5. A method of claim 4 in which the conjugated linoleic acid is
selected from 9,11-octadecadienoic acid and 10,12-octadecadienoic
acid.
6. A method of alleviating the adverse catabolic effects produced
by interleukin-1, said method comprising administering orally or
parenterally to an animal a safe amount of a member selected from
a conjugated linoleic acid, free linoleic acid, salts thereof and
mixtures thereof, said amount being effective to alleviate said
adverse catabolic effects.
7. A method for improving an animal food so as to prevent the weight
loss, the reduction in weight gain or the anorexia which can be
caused by immune stimulation of an animal by endotoxin, said method
comprising adding to an animal food a member selected from 9,11-octadecadienoic
acid; 10, 12-octadecadienoic acid; and mixtures thereof, so that
the food contains about 0.1% to about 2.0% by weight of the food,
said amount being effective when the food is fed to an animal to
prevent the weight loss, the reduction in weight gain or the anorexia
caused by immune stimulation.
Weight loss description
FIELD OF THE INVENTION
The present application generally relates to an animal feed additive
and a pharmacologic agent for use in humans. More particularly,
it relates to a feed additive/pharmacologic agent which prevents
weight loss or reduction in the rate of weight gain and to methods
relating to its use.
BACKGROUND OF THE INVENTION
Researchers have observed anorexia and weight loss or reduction
in weight gain in humans and animals that have been exposed to immune
stimulants, such as endotoxin (LPS). The intraperitoneal injection
of lipopolysaccharide (i.e. endotoxin) into chickens decreases food
intake and growth rate for 24 hours, alters nutrient metabolism,
and induces fever.
Recent studies (Klasing et al., 1987, J Nutr. 117:1629) have confirmed
that the vaccination of domestic fowl with several immune stimulants
also can result in a substantial reduction in feed intake and induce
weight loss or decreases in weight gain. In a study recently conducted
with white Pekin ducks, two vaccinations reduced final carcass weight
by as much as 0.4 lbs./bird and breast meat by 0.075 lbs./bird.

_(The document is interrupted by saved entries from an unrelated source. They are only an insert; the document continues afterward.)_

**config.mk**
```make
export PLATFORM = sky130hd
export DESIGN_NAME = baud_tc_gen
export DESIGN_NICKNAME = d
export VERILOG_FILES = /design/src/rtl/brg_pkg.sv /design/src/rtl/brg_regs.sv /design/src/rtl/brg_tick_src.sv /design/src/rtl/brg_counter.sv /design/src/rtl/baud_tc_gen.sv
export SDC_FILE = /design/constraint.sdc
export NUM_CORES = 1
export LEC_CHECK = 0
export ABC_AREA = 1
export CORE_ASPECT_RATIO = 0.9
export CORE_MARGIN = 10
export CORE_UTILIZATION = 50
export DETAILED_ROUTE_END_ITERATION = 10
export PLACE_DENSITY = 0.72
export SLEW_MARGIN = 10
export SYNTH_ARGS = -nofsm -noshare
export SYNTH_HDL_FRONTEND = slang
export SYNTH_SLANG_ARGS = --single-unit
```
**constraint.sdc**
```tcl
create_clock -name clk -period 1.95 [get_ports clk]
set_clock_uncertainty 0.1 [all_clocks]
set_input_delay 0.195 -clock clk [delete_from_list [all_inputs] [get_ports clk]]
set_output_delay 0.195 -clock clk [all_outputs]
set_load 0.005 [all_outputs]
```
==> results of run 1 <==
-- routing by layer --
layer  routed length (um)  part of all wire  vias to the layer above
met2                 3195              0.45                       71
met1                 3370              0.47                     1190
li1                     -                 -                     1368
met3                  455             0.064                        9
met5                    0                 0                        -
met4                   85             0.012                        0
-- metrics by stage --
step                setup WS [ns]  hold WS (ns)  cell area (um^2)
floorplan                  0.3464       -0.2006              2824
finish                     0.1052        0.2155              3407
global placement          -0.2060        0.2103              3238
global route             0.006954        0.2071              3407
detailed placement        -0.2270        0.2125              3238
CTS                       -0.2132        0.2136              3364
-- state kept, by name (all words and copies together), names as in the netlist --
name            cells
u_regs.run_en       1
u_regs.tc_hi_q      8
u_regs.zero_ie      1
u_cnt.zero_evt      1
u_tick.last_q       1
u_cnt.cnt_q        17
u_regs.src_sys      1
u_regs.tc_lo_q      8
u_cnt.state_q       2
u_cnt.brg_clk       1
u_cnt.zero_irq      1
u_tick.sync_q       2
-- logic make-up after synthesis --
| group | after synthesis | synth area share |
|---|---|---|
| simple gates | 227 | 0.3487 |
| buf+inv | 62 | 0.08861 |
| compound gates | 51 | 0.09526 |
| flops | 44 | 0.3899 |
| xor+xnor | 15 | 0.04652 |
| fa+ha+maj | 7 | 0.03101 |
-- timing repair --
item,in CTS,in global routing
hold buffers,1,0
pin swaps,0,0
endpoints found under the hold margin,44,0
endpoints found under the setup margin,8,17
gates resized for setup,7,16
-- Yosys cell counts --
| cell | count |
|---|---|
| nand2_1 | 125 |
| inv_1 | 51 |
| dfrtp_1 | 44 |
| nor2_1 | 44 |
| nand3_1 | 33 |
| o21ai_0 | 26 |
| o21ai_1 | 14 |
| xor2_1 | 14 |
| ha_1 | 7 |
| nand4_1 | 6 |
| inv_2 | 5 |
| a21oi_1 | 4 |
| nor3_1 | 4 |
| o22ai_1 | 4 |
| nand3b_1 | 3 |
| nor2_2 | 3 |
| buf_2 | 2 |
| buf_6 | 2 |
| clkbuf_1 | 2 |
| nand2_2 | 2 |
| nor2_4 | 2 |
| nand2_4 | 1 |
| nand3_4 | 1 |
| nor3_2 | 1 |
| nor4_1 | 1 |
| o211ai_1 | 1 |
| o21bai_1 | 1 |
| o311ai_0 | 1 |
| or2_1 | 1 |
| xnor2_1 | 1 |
[src/rtl/cbc_pkg.sv]
package cbc_pkg;

  typedef enum logic [1:0] {
    ST_SYNC = 2'd0,
    ST_MEAS = 2'd1,
    ST_OVR  = 2'd2,
    ST_XFER = 2'd3
  } cbc_state_e;

endpackage

[src/rtl/cbc_frame_gen.sv]
module cbc_frame_gen #(
  parameter int unsigned FRAME_LEN = 8,
  parameter int unsigned SHORT_HI  = 1
) (
  input  logic clk,
  input  logic rst_n,
  input  logic run,
  input  logic restart,
  input  logic cmp_i,
  output logic updn_o,
  output logic frame_end_o
);

  localparam int unsigned PH_W = $clog2(FRAME_LEN);
  localparam logic [PH_W-1:0] LAST   = PH_W'(FRAME_LEN - 1);
  localparam logic [PH_W-1:0] A_HIGH = PH_W'(SHORT_HI);
  localparam logic [PH_W-1:0] B_HIGH = PH_W'(FRAME_LEN - SHORT_HI);

  logic [PH_W-1:0] phase;
  logic            pat_a;

  always_ff @(posedge clk) begin
    if (!rst_n) begin
      phase <= '0;
      pat_a <= 1'b0;
    end else if (restart) begin
      phase <= '0;
      pat_a <= cmp_i;
    end else if (run) begin
      if (phase == LAST) begin
        phase <= '0;
        pat_a <= cmp_i;
      end else begin
        phase <= phase + 1'b1;
      end
    end
  end

  always_comb begin
    if (!run)       updn_o = 1'b0;
    else if (pat_a) updn_o = (phase < A_HIGH);
    else            updn_o = (phase < B_HIGH);
  end

  assign frame_end_o = run && (phase == LAST);

  // both patterns start high and end low
  assert_frame_first_R1: assert property (@(posedge clk) disable iff (!rst_n)
    (run && phase == '0) |-> updn_o);
  assert_frame_last_R1: assert property (@(posedge clk) disable iff (!rst_n)
    frame_end_o |-> !updn_o);
  // pattern only changes on a frame boundary or restart
  assert_pat_hold_R2: assert property (@(posedge clk) disable iff (!rst_n)
    (run && !restart && phase != LAST) |=> $stable(pat_a));

endmodule

[src/rtl/cbc_bcd_acc.sv]
module cbc_bcd_acc #(
  parameter int unsigned DIGITS = 4
) (
  input  logic              clk,
  input  logic              rst_n,
  input  logic              clear,
  input  logic              step_en,
  input  logic              up,
  output logic [4*DIGITS-1:0] mag_o,
  output logic              neg_o
);

  localparam int unsigned W = 4 * DIGITS;
  localparam logic [W-1:0] ONE = W'(1);

  logic [W-1:0]    mag_inc, mag_dec, nxt_mag;
  logic [DIGITS:0] cy, bw;
  logic            nxt_neg, grow;

  assign cy[0] = 1'b1;
  assign bw[0] = 1'b1;

  for (genvar i = 0; i < DIGITS; i++) begin : g_dig
    logic [3:0] d;
    assign d = mag_o[4*i +: 4];
    assign mag_inc[4*i +: 4] = cy[i] ? ((d == 4'd9) ? 4'd0 : d + 4'd1) : d;
    assign mag_dec[4*i +: 4] = bw[i] ? ((d == 4'd0) ? 4'd9 : d - 4'd1) : d;
    assign cy[i+1] = cy[i] && (d == 4'd9);
    assign bw[i+1] = bw[i] && (d == 4'd0);

    assert_bcd_digit_R3: assert property (@(posedge clk) disable iff (!rst_n)
      d <= 4'd9);
  end

  // magnitude grows when counting away from zero
  assign grow = up ^ neg_o;

  always_comb begin
    nxt_mag = mag_o;
    nxt_neg = neg_o;
    if (clear) begin
      nxt_mag = '0;
      nxt_neg = 1'b0;
    end else if (step_en) begin
      if (grow) begin
        if (!cy[DIGITS]) nxt_mag = mag_inc;
      end else if (bw[DIGITS]) begin
        nxt_neg = 1'b1;
        nxt_mag = ONE;
      end else begin
        nxt_mag = mag_dec;
        if (mag_o == ONE) nxt_neg = 1'b0;
      end
    end
  end

  always_ff @(posedge clk) begin
    if (!rst_n) begin
      mag_o <= '0;
      neg_o <= 1'b0;
    end else begin
      mag_o <= nxt_mag;
      neg_o <= nxt_neg;
    end
  end

  assert_no_negzero_R10: assert property (@(posedge clk) disable iff (!rst_n)
    (mag_o == '0) |-> !neg_o);
  assert_cleared_R7: assert property (@(posedge clk) disable iff (!rst_n)
    clear |=> (mag_o == '0));

endmodule

[src/rtl/cbc_result_latch.sv]
module cbc_result_latch #(
  parameter int unsigned DIGITS    = 4,
  parameter int unsigned UNDER_LIM = 100,
  parameter int unsigned OVER_LIM  = 1999
) (
  input  logic                clk,
  input  logic                rst_n,
  input  logic                load,
  input  logic [4*DIGITS-1:0] mag_i,
  input  logic                neg_i,
  output logic [4*DIGITS-1:0] bcd_o,
  output logic                sign_o,
  output logic                under_o,
  output logic                over_o,
  output logic                valid_o
);

  logic [31:0] bin;

  always_comb begin
    bin = '0;
    for (int i = DIGITS - 1; i >= 0; i--) begin
      bin = bin * 32'd10 + 32'(mag_i[4*i +: 4]);
    end
  end

  always_ff @(posedge clk) begin
    if (!rst_n) begin
      bcd_o   <= '0;
      sign_o  <= 1'b0;
      under_o <= 1'b0;
      over_o  <= 1'b0;
      valid_o <= 1'b0;
    end else begin
      valid_o <= load;
      if (load) begin
        bcd_o   <= mag_i;
        sign_o  <= neg_i;
        under_o <= (bin <= 32'(UNDER_LIM));
        over_o  <= (bin > 32'(OVER_LIM));
      end
    end
  end

  assert_result_hold_R11: assert property (@(posedge clk) disable iff (!rst_n)
    !load |=> ($stable(bcd_o) && $stable(sign_o) && $stable(under_o) && $stable(over_o)));
  assert_flag_excl_R9: assert property (@(posedge clk) disable iff (!rst_n)
    !(under_o && over_o));

endmodule
===== src/rtl/hbd_pkg.sv =====
package hbd_pkg;
  typedef enum logic [2:0] {
    TGT_NONE       = 3'd0,
    TGT_IO         = 3'd1,
    TGT_CFG_DIRECT = 3'd2,
    TGT_CFG_ADDR   = 3'd3,
    TGT_CFG_DATA   = 3'd4,
    TGT_MEM        = 3'd5
  } tgt_e;

  localparam logic [31:0] IO_BASE     = 32'h8000_0000;
  localparam logic [31:0] IO_LAST     = 32'hBF7F_FFFF;
  localparam logic [31:0] CFG_BASE    = 32'h8080_0000;
  localparam logic [31:0] CFG_LAST    = 32'h80BF_FFFF;
  localparam logic [31:0] IACK_ADDR   = 32'hBFFF_FFF0;
  localparam logic [31:0] MEM_BASE    = 32'hC000_0000;
  localparam logic [31:0] MEM_LAST    = 32'hFEFF_FFFF;
  localparam logic [31:0] SPARSE_SPAN = 32'h0080_0000;
  localparam int          CFG_OFS_W   = 11;
  localparam int          PORT_W      = 16;
  localparam logic [15:0] PORT_CADDR  = 16'h0CF8;
  localparam logic [15:0] PORT_CDATA  = 16'h0CFC;

  typedef struct packed {
    logic        is_local;
    logic        err;
    tgt_e        tgt;
    logic [31:0] addr;
  } dec_t;
endpackage


===== src/rtl/hbd_io_xlate.sv =====
module hbd_io_xlate
  import hbd_pkg::*;
#(
  parameter int LOW_BITS   = 5,
  parameter int SHIFT_FROM = 12
) (
  input  logic [31:0]       offset,
  input  logic              sparse,
  output logic [PORT_W-1:0] io_addr,
  output tgt_e              tgt
);
  logic              sparse_hit;
  logic [PORT_W-1:0] packed_addr;

  assign sparse_hit = sparse && (offset < SPARSE_SPAN);

  for (genvar i = 0; i < PORT_W; i++) begin : g_pack
    if (i < LOW_BITS) begin : g_low
      assign packed_addr[i] = offset[i];
    end else begin : g_high
      assign packed_addr[i] = offset[i - LOW_BITS + SHIFT_FROM];
    end
  end

  always_comb begin
    io_addr = sparse_hit ? packed_addr : offset[PORT_W-1:0];
    if (io_addr[PORT_W-1:2] == PORT_CADDR[PORT_W-1:2])      tgt = TGT_CFG_ADDR;
    else if (io_addr[PORT_W-1:2] == PORT_CDATA[PORT_W-1:2]) tgt = TGT_CFG_DATA;
    else                                                   tgt = TGT_IO;
  end
endmodule


===== src/rtl/hbd_window_decode.sv =====
module hbd_window_decode
  import hbd_pkg::*;
(
  input  logic [31:0] addr,
  input  logic [2:0]  size,
  input  logic        write,
  input  logic        sparse,
  output dec_t        dec
);
  logic [31:0]       io_off;
  logic [PORT_W-1:0] io_addr;
  tgt_e              io_tgt;
  logic              size_ok;

  assign io_off  = addr - IO_BASE;
  assign size_ok = (size == 3'd1) || (size == 3'd2) || (size == 3'd4);

  hbd_io_xlate u_io (
    .offset (io_off),
    .sparse (sparse),
    .io_addr(io_addr),
    .tgt    (io_tgt)
  );

  always_comb begin
    dec = '{is_local: 1'b1, err: 1'b1, tgt: TGT_NONE, addr: '0};
    if (!size_ok) begin
      dec.err = 1'b1;
    end else if (addr == IACK_ADDR) begin
      dec.err = write || (size != 3'd1);
    end else if (addr >= CFG_BASE && addr <= CFG_LAST) begin
      dec = '{is_local: 1'b0, err: 1'b0, tgt: TGT_CFG_DIRECT,
              addr: {{(32-CFG_OFS_W){1'b0}}, addr[CFG_OFS_W-1:0]}};
    end else if (addr >= IO_BASE && addr <= IO_LAST) begin
      dec = '{is_local: 1'b0, err: 1'b0, tgt: io_tgt,
              addr: {{(32-PORT_W){1'b0}}, io_addr}};
    end else if (addr >= MEM_BASE && addr <= MEM_LAST) begin
      dec = '{is_local: 1'b0, err: 1'b0, tgt: TGT_MEM, addr: addr - MEM_BASE};
    end
  end
endmodule


===== src/rtl/hbd_irq_route.sv =====
module hbd_irq_route #(
  parameter int NUM_SLOTS = 4,
  localparam int PINS     = 4,
  localparam int IN_W     = NUM_SLOTS * PINS
) (
  input  logic [IN_W-1:0] pins,
  output logic [1:0]      irq_out
);
  logic [1:0] slot_or [NUM_SLOTS];

  for (genvar s = 0; s < NUM_SLOTS; s++) begin : g_slot
    if ((s % 2) == 0) begin : g_even
      assign slot_or[s][0] = pins[s*PINS+0] | pins[s*PINS+2];
      assign slot_or[s][1] = pins[s*PINS+1] | pins[s*PINS+3];
    end else begin : g_odd
      assign slot_or[s][1] = pins[s*PINS+0] | pins[s*PINS+2];
      assign slot_or[s][0] = pins[s*PINS+1] | pins[s*PINS+3];
    end
  end

  always_comb begin
    irq_out = '0;
    for (int s = 0; s < NUM_SLOTS; s++) irq_out |= slot_or[s];
  end

  // no pin active means both outputs quiet
  always_comb begin
    if (pins == '0) a_r12_quiet: assert (irq_out == 2'b00);
  end
endmodule


===== src/rtl/hbd_out_stage.sv =====
module hbd_out_stage
  import hbd_pkg::*;
#(
  parameter int DW    = 32,
  parameter int VEC_W = 8
) (
  input  logic             clk,
  input  logic             rst_n,
  input  logic             in_valid,
  output logic             in_ready,
  input  dec_t             in_dec,
  input  logic [2:0]       in_size,
  input  logic             in_write,
  input  logic [DW-1:0]    in_wdata,
  input  logic [VEC_W-1:0] in_vec,
  output logic             dn_valid,
  input  logic             dn_ready,
  output tgt_e             dn_target,
  output logic [31:0]      dn_addr,
  output logic [2:0]       dn_size,
  output logic             dn_write,
  output logic [DW-1:0]    dn_wdata,
  output logic             lcl_done,
  output logic [DW-1:0]    lcl_rdata,
  output logic             dec_err
);
  logic full, loc, err;
  logic accept;

  assign in_ready = !full || loc || dn_ready;
  assign accept   = in_valid && in_ready;

  always_ff @(posedge clk) begin
    if (!rst_n) begin
      full      <= 1'b0;
      loc       <= 1'b0;
      err       <= 1'b0;
      dn_target <= TGT_NONE;
      dn_addr   <= '0;
      dn_size   <= '0;
      dn_write  <= 1'b0;
      dn_wdata  <= '0;
      lcl_rdata <= '0;
    end else if (accept) begin
      full      <= 1'b1;
      loc       <= in_dec.is_local;
      err       <= in_dec.err;
      dn_target <= in_dec.tgt;
      dn_addr   <= in_dec.addr;
      dn_size   <= in_size;
      dn_write  <= in_write;
      dn_wdata  <= in_wdata;
      lcl_rdata <= in_dec.err ? {DW{1'b1}} : {{(DW-VEC_W){1'b0}}, in_vec};
    end else if (full && (loc || dn_ready)) begin
      full <= 1'b0;
    end
  end

  assign dn_valid = full && !loc;
  assign lcl_done = full && loc;
  assign dec_err  = full && loc && err;

  // a stalled downstream result holds every field
  a_r1_hold: assert property (@(posedge clk) disable iff (!rst_n)
    dn_valid && !dn_ready |=> dn_valid && $stable(dn_addr) && $stable(dn_target)
      && $stable(dn_wdata) && $stable(dn_size) && $stable(dn_write));
endmodule


===== src/rtl/hb_addr_decoder.sv =====
module hb_addr_decoder
  import hbd_pkg::*;
#(
  parameter int DW        = 32,
  parameter int VEC_W     = 8,
  parameter int NUM_SLOTS = 4,
  localparam int INTX_W   = NUM_SLOTS * 4
) (
  input  logic              clk,
  input  logic              rst_n,
  input  logic              io_sparse,
  input  logic              req_valid,
  output logic              req_ready,
  input  logic [31:0]       req_addr,
  input  logic [2:0]        req_size,
  input  logic              req_write,
  input  logic [DW-1:0]     req_wdata,
  input  logic [VEC_W-1:0]  iack_vector,
  output logic              dn_valid,
  input  logic              dn_ready,
  output logic [2:0]        dn_target,
  output logic [31:0]       dn_addr,
  output logic [2:0]        dn_size,
  output logic              dn_write,
  output logic [DW-1:0]     dn_wdata,
  output logic              lcl_done,
  output logic [DW-1:0]     lcl_rdata,
  output logic              dec_err,
  input  logic [INTX_W-1:0] slot_intx,
  output logic [1:0]        irq_out
);
  dec_t dec;
  tgt_e tgt_q;

  hbd_window_decode u_dec (
    .addr  (req_addr),
    .size  (req_size),
    .write (req_write),
    .sparse(io_sparse),
    .dec   (dec)
  );

  hbd_out_stage #(.DW(DW), .VEC_W(VEC_W)) u_stage (
    .clk      (clk),
    .rst_n    (rst_n),
    .in_valid (req_valid),
    .in_ready (req_ready),
    .in_dec   (dec),
    .in_size  (req_size),
    .in_write (req_write),
    .in_wdata (req_wdata),
    .in_vec   (iack_vector),
    .dn_valid (dn_valid),
    .dn_ready (dn_ready),
    .dn_target(tgt_q),
    .dn_addr  (dn_addr),
    .dn_size  (dn_size),
    .dn_write (dn_write),
    .dn_wdata (dn_wdata),
    .lcl_done (lcl_done),
    .lcl_rdata(lcl_rdata),
    .dec_err  (dec_err)
  );

  assign dn_target = tgt_q;

  hbd_irq_route #(.NUM_SLOTS(NUM_SLOTS)) u_irq (
    .pins   (slot_intx),
    .irq_out(irq_out)
  );

  logic acc, size_ok;
  assign acc     = req_valid && req_ready;
  assign size_ok = (req_size == 3'd1) || (req_size == 3'd2) || (req_size == 3'd4);

  // a held downstream result blocks new requests
  a_r1_block: assert property (@(posedge clk) disable iff (!rst_n)
    dn_valid && !dn_ready |-> !req_ready);

  // an error pulse is a local completion, never a downstream request
  a_r9_err_local: assert property (@(posedge clk) disable iff (!rst_n)
    dec_err |-> lcl_done && !dn_valid);

  // memory window translation
  a_r2_mem: assert property (@(posedge clk) disable iff (!rst_n)
    acc && size_ok && req_addr >= MEM_BASE && req_addr <= MEM_LAST |=>
      dn_valid && dn_target == 3'd5 && dn_addr == $past(req_addr) - MEM_BASE);

  // direct configuration window keeps the low offset
  a_r6_cfg: assert property (@(posedge clk) disable iff (!rst_n)
    acc && size_ok && req_addr >= CFG_BASE && req_addr <= CFG_LAST |=>
      dn_valid && dn_target == 3'd2 && dn_addr == {21'd0, $past(req_addr[10:0])});

  // sparse layout keeps the five low offset bits
  a_r4_sparse_low: assert property (@(posedge clk) disable iff (!rst_n)
    acc && size_ok && io_sparse && req_addr >= IO_BASE && req_addr < IO_BASE + SPARSE_SPAN |=>
      dn_valid && dn_addr[4:0] == $past(req_addr[4:0]));
endmodule


===== config.mk =====
export PLATFORM = sky130hd
export DESIGN_NAME = hb_addr_decoder
export DESIGN_NICKNAME = d
export VERILOG_FILES = /design/src/rtl/hbd_pkg.sv /design/src/rtl/hbd_io_xlate.sv /design/src/rtl/hbd_window_decode.sv /design/src/rtl/hbd_irq_route.sv /design/src/rtl/hbd_out_stage.sv /design/src/rtl/hb_addr_decoder.sv
export SDC_FILE = /design/constraint.sdc
export NUM_CORES = 1
export LEC_CHECK = 0
export BUFFER_PORTS_ARGS = -buffer_cell sky130_fd_sc_hd__buf_2
export CORE_UTILIZATION = 44
export CTS_CLUSTER_SIZE = 8
export DETAILED_ROUTE_END_ITERATION = 16
export PLACE_DENSITY = 0.8
export SKIP_LAST_GASP = 1
export SYNTH_ARGS = -nofsm -noshare
export SYNTH_HDL_FRONTEND = slang
export SYNTH_SLANG_ARGS = --single-unit

===== constraint.sdc =====
create_clock -name clk -period 2.79 [get_ports clk]
set_input_delay 0.279 -clock clk [delete_from_list [all_inputs] [get_ports clk]]
set_output_delay 0.279 -clock clk [all_outputs]
set_load 0.01 [all_outputs]

==> impl_metrics.yaml <==
finish:
  stdcell_area_um2: 4816
  synthToLayoutAreaGrowth_pct: 31.28
  antennaDiodeCount: 0
  nNetsFinal: 696
  final_layout_size_suffix_gt1_share_pct: 40.53
route:
  drt-initial-drc-count: 133
  ant_nets: 0
  via_count: 3688
  dr.pass1.iters: 4
  viasPerCell: 5.239
  drc_errors: 0
  routed_wl_mm: 10.39
  routedWlPerCell_um: 14.76
timing:
  max-slew-margin-rel_pct: 61.04
  report.final.slew_viol_count: 0
  rsz0062_at_grt: "false"
  setup_viol: 0
  setup-tns-final_ps: 0
  fin_crit_sh_pct: 79.84
  hold_viol: 0
  period_minus_slack_ps: 2228
  max_freq_mhz: 448.9
  fin_skew_ps: 9.357
  worstMarginPinSlew_ps: 583.7
hold_path:
  hold_class: "in -> reg"
job:
  drv_cap: 0
synth:
  ys_types: 48
  synth-edff-count: 0
  syn_area_um2: 3669
  async_reset_ff_share_pct: 0
  yosysWarnings: 0
  synthCells: 421
  syn_avg_cell_area_um2: 8.714
  ys_seq_area_share_pct: 44.75
  ys.flop_type: "dfxtp_1"
  syn-num-nets: 520
  synth-seq-cells: 82
setup_path:
  worstPathArrival_ps: 2460
  cp-start-kind: "register"
  worstPathMaxFanout: 16
  end_kind: "register"
  crit_required_ps: 3030
  path_class: "reg -> reg"
floorplan:
  row_count: 32
  initial_core_util_pct: 46.51
  die_area_um2: 8707
  dieHeight_um: 93.31
  ios: 206
  core_area_um2: 7888
  dieWidth_um: 93.31
cts:
  clock-sinks: 82
  clk_latency_ps: 350
  clk_pin_slew_ps: 80
  hold_buffers: 0
  clockBufferDepth: 2
  clockRootBuffer: "clkbuf_8"
  post-cts-setup-buffers: 0
  htree_levels: 3
  cts_tree: "done"
  cts_buffers: 9
  cts_resized: 0
grt:
  grt.total_usage_pct: 23.74
  first_global_vias: 3332
  overflow: 0
  grt_max_degree: 59
  grt_first_pass_wirelength_mm: 16.12
  antenna_found_initial: 0
power:
  p_leak_nw: 2.380
  power_density_nw_per_um2: 541.3
  peakVddDrop_mv: 0.2763
  power.share.clock_pct: 36.5
  switching_power_w: 0.0006860
  swShare_pct: 26.32
  comb_power_share_pct: 15.2
  p_seq_share_pct: 48.3
  p_int_w: 0.001921
placed_design:
  dp_hpwl_mm: 7.780
  gp_congestion: 0.8769
  portBuffers: 205
  placed_area_um2: 4597
outcome:
  outcome: "finished clean"
## registers in the layout (all words and copies together) (netlist names)
name / flops
u_stage.dn_write: 1
u_stage.dn_wdata: 32
u_stage.dn_size: 3
u_stage.full: 1
u_stage.dn_addr: 32
u_stage.loc: 1
u_stage.dn_target: 3
u_stage.lcl_rdata: 9
## worst paths after layout
check / startpoint / to / slack [ps] / cells past startpoint
worst max-delay path: u_stage.loc / u_stage.dn_addr[5] / 560 / 7
worst min-delay path: req_addr[30] / u_stage.dn_addr[30] / 150 / 2
worst max register to register: u_stage.loc / u_stage.dn_addr[5] / 560 / 7
worst min register to register: u_stage.dn_wdata[10] / u_stage.dn_wdata[10] / 450 / 2
## kinds of logic (layout without fill, tap and decap cells)
kind of cell	count (synthesis)	count (layout)	synth area share, %
xor gates and xnor gates	1	1	0.2388
buffers and inverters	50	231	7.844
adders and majority gates	2	2	0.6820
AOI/OAI and AO/OA	101	101	20.33
and+or+nand+nor	183	183	25.61
DFF	82	82	44.75
muxes	2	2	0.5457
## layer usage
layer / GRT usage, % / share of wire [%] / vias to the layer above
met5: 0 / 0 / -
met3: 5.122 / 7.1 / 21
met1: 29.49 / 42 / 1693
li1: - / - / 1803
met4: 10.90 / 2.1 / 0
met2: 39.22 / 49 / 171
## per-stage QoR
step	utilization, %	hold slack, ps	setup WS, ps	total power [W]	std cells
2_1_floorplan	-	390.6	732.3	0.001514	421
3_3_place_gp	58.28	434.7	301.2	0.001674	688
3_5_place_dp	58.28	444.1	331.2	0.001683	688
4_1_cts	61.06	132.5	565.2	0.002637	704
5_1_grt	61.06	152.8	386.4	0.002731	704
6_report	61.06	152.1	562.4	0.002607	704
## critical path, cell delays in order (launching register included)
cell and delay [ps]:
dfxtp_1 340, or3b_1 450, nand2_2 270, nor2_1 120, nand3_2 170, nor2_2 100, and2_1 270, a221o_1 400
## cell usage after synthesis, drive strengths merged (4+ instances only)
cell type	count	area share, %
nor4	13	3.0
a21oi	10	1.4
and3	11	1.9
buf	33	6.1
and2	6	1.1
nand2	92	9.4
nor2	25	2.8
clkbuf	13	1.3
o21ai	20	3.0
a221o	10	2.7
nor3	6	1.1
nand3	6	0.95
nand4	6	1.2
a22o	18	4.3
dfxtp	82	45
a21boi	37	7.6
inv	4	0.41
## power groups by stage
| stage | clock (W) | combinational (W) | sequential [W] |
|---|---|---|---|
| after detailed placement | 0 | 0.000396 | 0.00129 |
| after floorplan | 0 | 0.000204 | 0.00131 |
| after global routing | 0.00102 | 0.000440 | 0.00127 |
| after CTS | 0.000980 | 0.000397 | 0.00126 |
| final | 0.000952 | 0.000396 | 0.00126 |
| after global placement | 0 | 0.000390 | 0.00128 |
## cell usage in the layout, fill, tap and decap left out, types with 3 or more instances in the layout
cell type | netlist | final
inv_1 | 4 | 4
and2_1 | 5 | 5
nor4b_1 | 3 | 3
nor2_2 | 3 | 3
a221o_1 | 10 | 10
a21oi_1 | 10 | 10
and3_1 | 11 | 11
clkbuf_8 | 0 | 10
nor2_1 | 22 | 22
nor2b_1 | 3 | 3
nor3_1 | 4 | 4
dfxtp_1 | 82 | 82
buf_4 | 24 | 6
a22o_1 | 18 | 18
nor4_1 | 10 | 10
nand4_1 | 5 | 5
o21ai_0 | 18 | 18
nand2_1 | 92 | 91
buf_2 | 2 | 205
nor3b_1 | 3 | 3
a21boi_0 | 36 | 36
nand3_1 | 5 | 5
## layout make-up
class | count | area (µm²)
clock buffer | 11 | 141.4
timing repair buffer | 211 | 1071
multi-input combinational | 289 | 1742
sequential | 82 | 1642
clock inverter | 5 | 77.57
fill | 726 | 3072
inverter | 4 | 15.01
tap | 102 | 127.6
Note: power is estimated with default switching activity, not from simulation.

Broilers and Single Comb White Leghorns (egg laying chickens) also
have been observed to have reduced weight gains following immune
stimulation. The potential losses due to immune stimulation costs
the poultry industry millions of dollars per year. At the present
time, antibiotics are used to prevent such weight loss but the use
of antibiotics for this purpose is expensive and not without disadvantages.
In a similar manner anorexia, weight loss, and reduced growth of
humans that are subjected to chronic immune stimulation because
of infections, surgery, or exposure to immune stimulants is devastating
to health and well being.
The mechanism by which immune stimulation causes anorexia, weight
loss and reduced growth is known to be mediated by catabolic hormones
released following immune stimulation (i.e., macrophage cytokine
known as interleukin-1 or IL-1). The production of IL-1 from macrophages
simultaneously stimulates T-cells to release IL-2, an anticarcinogenic
compound which is desirable, but the release of IL-1 and other catabolic
hormones from stimulated macrophages and possibly other immune-regulated
cells induces an undesirable systemic reduction in skeletal muscle
synthesis and increased muscle degradation resulting in weight loss
or a decline in weight gain. Thus, while IL-1 and related immune
hormones are essential cytokines for immune function, their systemic
hormonal effects are devastating and have prevented its acceptance
for immune therapy.
There is a need for feed additives, pharmacologic agents, and methods
which can enhance growth and prevent the weight loss and anorexia
that follows immune stimulation. There also is a need for a feed
additive, pharmacologic agent, and method that can counteract the
adverse effects of IL-1 and other hormones that induce tissue catabolism.
BRIEF SUMMARY OF THE INVENTION
It is an object of the present invention to disclose a feed additive,
pharmacologic agent, and methods of using the feed additive and
pharmacologic agent which prevent the weight loss and anorexia following
immune stimulation.
It also is an object to disclose a method to counteract the adverse
effects of catabolic hormones, such as IL-1.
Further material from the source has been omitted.